_EXTRACTED INFORMATION_
**src/rtl/load_store_unit_if.sv**
```systemverilog
// Request/response channel from the pipeline plus the data-memory port of the load/store unit.
// Handshake: a request transfers on a rising edge where reqValid && reqReady; the requester
// holds all req* fields stable while reqValid=1 and reqReady=0. respValid is a one-cycle pulse
// with no back-pressure.
interface load_store_unit_if #(
  parameter int ADDR_SIZE = 32,
  parameter int WORD_LEN  = 32
);
  logic                 reqValid;
  logic                 reqReady;
  logic                 reqWrite;
  logic [2:0]           reqFunct3;
  logic [ADDR_SIZE-1:0] reqAddr;
  logic [WORD_LEN-1:0]  reqWData;
  logic                 respValid;
  logic [WORD_LEN-1:0]  respRData;
  logic                 memWriteEnable;
  logic [ADDR_SIZE-1:0] memAddr;
  logic [2:0]           memUnitSize;
  logic [WORD_LEN-1:0]  memWriteData;
  logic [WORD_LEN-1:0]  memReadData;

  modport master (
    output reqValid, reqWrite, reqFunct3, reqAddr, reqWData, memReadData,
    input  reqReady, respValid, respRData, memWriteEnable, memAddr, memUnitSize, memWriteData
  );

  modport slave (
    input  reqValid, reqWrite, reqFunct3, reqAddr, reqWData, memReadData,
    output reqReady, respValid, respRData, memWriteEnable, memAddr, memUnitSize, memWriteData
  );
endinterface

```
**src/rtl/load_store_unit.sv**
```systemverilog
// Load/store unit: one request at a time, misaligned accesses split into aligned memory cycles,
// loads always read whole words and are extracted/extended locally.
module load_store_unit #(
  parameter int ADDR_SIZE = 32,
  parameter int WORD_LEN  = 32
) (
  input  logic              clk,
  input  logic              rstn,
  load_store_unit_if.slave  bus,
  output logic [2:0]        fsm_state
);

  localparam logic [2:0] S_IDLE = 3'd0;
  localparam logic [2:0] S_LD0  = 3'd1;
  localparam logic [2:0] S_LD1  = 3'd2;
  localparam logic [2:0] S_ST   = 3'd3;
  localparam logic [2:0] S_RESP = 3'd4;

  localparam int DW_IDX = $clog2(2 * WORD_LEN);
  localparam int W_IDX  = $clog2(WORD_LEN);

  logic [2:0]           state;
  logic [ADDR_SIZE-1:0] addr_q;
  logic [WORD_LEN-1:0]  wdata_q;
  logic [2:0]           funct3_q;
  logic                 write_q;
  logic [WORD_LEN-1:0]  word0_q;
  logic [1:0]           byte_cnt;
  logic [WORD_LEN-1:0]  rdata_q;

  logic [1:0]           size_code;
  logic [2:0]           nbytes;
  logic [1:0]           offset;
  logic                 misaligned;
  logic                 crossing;
  logic                 last_byte;
  logic                 accept;
  logic [ADDR_SIZE-1:0] base_addr;
  logic [ADDR_SIZE-1:0] next_addr;
  logic [2*WORD_LEN-1:0] load_dword;
  logic [DW_IDX-1:0]    ld_shift;
  logic [WORD_LEN-1:0]  raw;
  logic [WORD_LEN-1:0]  load_result;
  logic                 sign_ext;
  logic [7:0]           st_byte;

  // Undefined size encoding (11) behaves as a word access.
  assign size_code  = (funct3_q[1:0] == 2'b11) ? 2'b10 : funct3_q[1:0];
  assign nbytes     = (size_code == 2'b00) ? 3'd1 : (size_code == 2'b01) ? 3'd2 : 3'd4;
  assign offset     = addr_q[1:0];
  assign misaligned = ((size_code == 2'b01) && addr_q[0]) ||
                      ((size_code == 2'b10) && (addr_q[1:0] != 2'b00));
  assign crossing   = (({1'b0, offset} + nbytes) > 3'd4);
  assign last_byte  = ({1'b0, byte_cnt} == (nbytes - 3'd1));
  assign base_addr  = {addr_q[ADDR_SIZE-1:2], 2'b00};
  assign next_addr  = base_addr + ADDR_SIZE'(4);
  assign sign_ext   = ~funct3_q[2];

  // In LD1 the second word sits above the captured first word, forming a little-endian window.
  assign load_dword = (state == S_LD1) ? {bus.memReadData, word0_q}
                                       : {{WORD_LEN{1'b0}}, bus.memReadData};
  assign ld_shift   = DW_IDX'({offset, 3'b000});
  assign raw        = load_dword[ld_shift +: WORD_LEN];

  always_comb begin
    load_result = raw;
    case (size_code)
      2'b00:   load_result = {{(WORD_LEN-8){sign_ext & raw[7]}}, raw[7:0]};
      2'b01:   load_result = {{(WORD_LEN-16){sign_ext & raw[15]}}, raw[15:0]};
      default: load_result = raw;
    endcase
  end

  assign st_byte = wdata_q[W_IDX'({byte_cnt, 3'b000}) +: 8];

  assign bus.reqReady  = (state == S_IDLE) || (state == S_RESP);
  assign bus.respValid = (state == S_RESP);
  assign bus.respRData = rdata_q;
  assign accept        = bus.reqValid && bus.reqReady;
  assign fsm_state     = state;

  always_comb begin
    bus.memWriteEnable = 1'b0;
    bus.memAddr        = '0;
    bus.memUnitSize    = 3'b010;
    bus.memWriteData   = '0;
    case (state)
      S_LD0: bus.memAddr = base_addr;
      S_LD1: bus.memAddr = next_addr;
      S_ST: begin
        bus.memWriteEnable = 1'b1;
        if (misaligned) begin
          bus.memAddr      = addr_q + ADDR_SIZE'(byte_cnt);
          bus.memUnitSize  = 3'b000;
          bus.memWriteData = {{(WORD_LEN-8){1'b0}}, st_byte};
        end else begin
          bus.memAddr      = addr_q;
          bus.memUnitSize  = {1'b0, size_code};
          bus.memWriteData = wdata_q;
        end
      end
      default: ;
    endcase
  end

  always_ff @(posedge clk or negedge rstn) begin
    if (!rstn) begin
      state    <= S_IDLE;
      addr_q   <= '0;
      wdata_q  <= '0;
      funct3_q <= 3'b010;
      write_q  <= 1'b0;
      word0_q  <= '0;
      byte_cnt <= 2'd0;
      rdata_q  <= '0;
    end else begin
      case (state)
        S_IDLE, S_RESP: begin
          if (accept) begin
            addr_q   <= bus.reqAddr;
            wdata_q  <= bus.reqWData;
            funct3_q <= bus.reqFunct3;
            write_q  <= bus.reqWrite;
            byte_cnt <= 2'd0;
            state    <= bus.reqWrite ? S_ST : S_LD0;
          end else begin
            state <= S_IDLE;
          end
        end
        S_LD0: begin
          word0_q <= bus.memReadData;
          if (crossing) begin
            state <= S_LD1;
          end else begin
            rdata_q <= load_result;
            state   <= S_RESP;
          end
        end
        S_LD1: begin
          rdata_q <= load_result;
          state   <= S_RESP;
        end
        S_ST: begin
          if (!misaligned || last_byte) begin
            rdata_q  <= '0;
            byte_cnt <= 2'd0;
            state    <= S_RESP;
          end else begin
            byte_cnt <= byte_cnt + 2'd1;
          end
        end
        default: state <= S_IDLE;
      endcase
    end
  end

  // write_q is kept for debug visibility of the in-flight request type.
  logic unused_write;
  assign unused_write = write_q;

endmodule

```
**src/flat_wrapper.sv**
```systemverilog
// flat-port wrapper written by rule: the top's interface ports become plain ports
module load_store_unit_flat 
#(
  parameter int ADDR_SIZE = 32,
  parameter int WORD_LEN  = 32
)
  (clk, rstn, fsm_state, bus_reqValid, bus_reqWrite, bus_reqFunct3, bus_reqAddr, bus_reqWData, bus_memReadData, bus_reqReady, bus_respValid, bus_respRData, bus_memWriteEnable, bus_memAddr, bus_memUnitSize, bus_memWriteData);
  load_store_unit_if #(.ADDR_SIZE(ADDR_SIZE), .WORD_LEN(WORD_LEN)) bus_i ();
  input  logic clk;
  input  logic rstn;
  output logic [2:0] fsm_state;
  input wire logic [$bits(bus_i.reqValid)-1:0] bus_reqValid;
  input wire logic [$bits(bus_i.reqWrite)-1:0] bus_reqWrite;
  input wire logic [$bits(bus_i.reqFunct3)-1:0] bus_reqFunct3;
  input wire logic [$bits(bus_i.reqAddr)-1:0] bus_reqAddr;
  input wire logic [$bits(bus_i.reqWData)-1:0] bus_reqWData;
  input wire logic [$bits(bus_i.memReadData)-1:0] bus_memReadData;
  output wire logic [$bits(bus_i.reqReady)-1:0] bus_reqReady;
  output wire logic [$bits(bus_i.respValid)-1:0] bus_respValid;
  output wire logic [$bits(bus_i.respRData)-1:0] bus_respRData;
  output wire logic [$bits(bus_i.memWriteEnable)-1:0] bus_memWriteEnable;
  output wire logic [$bits(bus_i.memAddr)-1:0] bus_memAddr;
  output wire logic [$bits(bus_i.memUnitSize)-1:0] bus_memUnitSize;
  output wire logic [$bits(bus_i.memWriteData)-1:0] bus_memWriteData;
  assign bus_i.reqValid = bus_reqValid;
  assign bus_i.reqWrite = bus_reqWrite;
  assign bus_i.reqFunct3 = bus_reqFunct3;
  assign bus_i.reqAddr = bus_reqAddr;
  assign bus_i.reqWData = bus_reqWData;
  assign bus_i.memReadData = bus_memReadData;
  assign bus_reqReady = bus_i.reqReady;
  assign bus_respValid = bus_i.respValid;
  assign bus_respRData = bus_i.respRData;
  assign bus_memWriteEnable = bus_i.memWriteEnable;
  assign bus_memAddr = bus_i.memAddr;
  assign bus_memUnitSize = bus_i.memUnitSize;
  assign bus_memWriteData = bus_i.memWriteData;
  load_store_unit #(.ADDR_SIZE(ADDR_SIZE), .WORD_LEN(WORD_LEN)) u_core (.clk(clk), .rstn(rstn), .bus(bus_i), .fsm_state(fsm_state));
endmodule
```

_WHAT IS NEEDED_
In the records above, some lines hold the word "nbytes"; copy each such line.

_THE ANSWER_
  logic [2:0]           nbytes;
  assign nbytes     = (size_code == 2'b00) ? 3'd1 : (size_code == 2'b01) ? 3'd2 : 3'd4;
  assign crossing   = (({1'b0, offset} + nbytes) > 3'd4);
  assign last_byte  = ({1'b0, byte_cnt} == (nbytes - 3'd1));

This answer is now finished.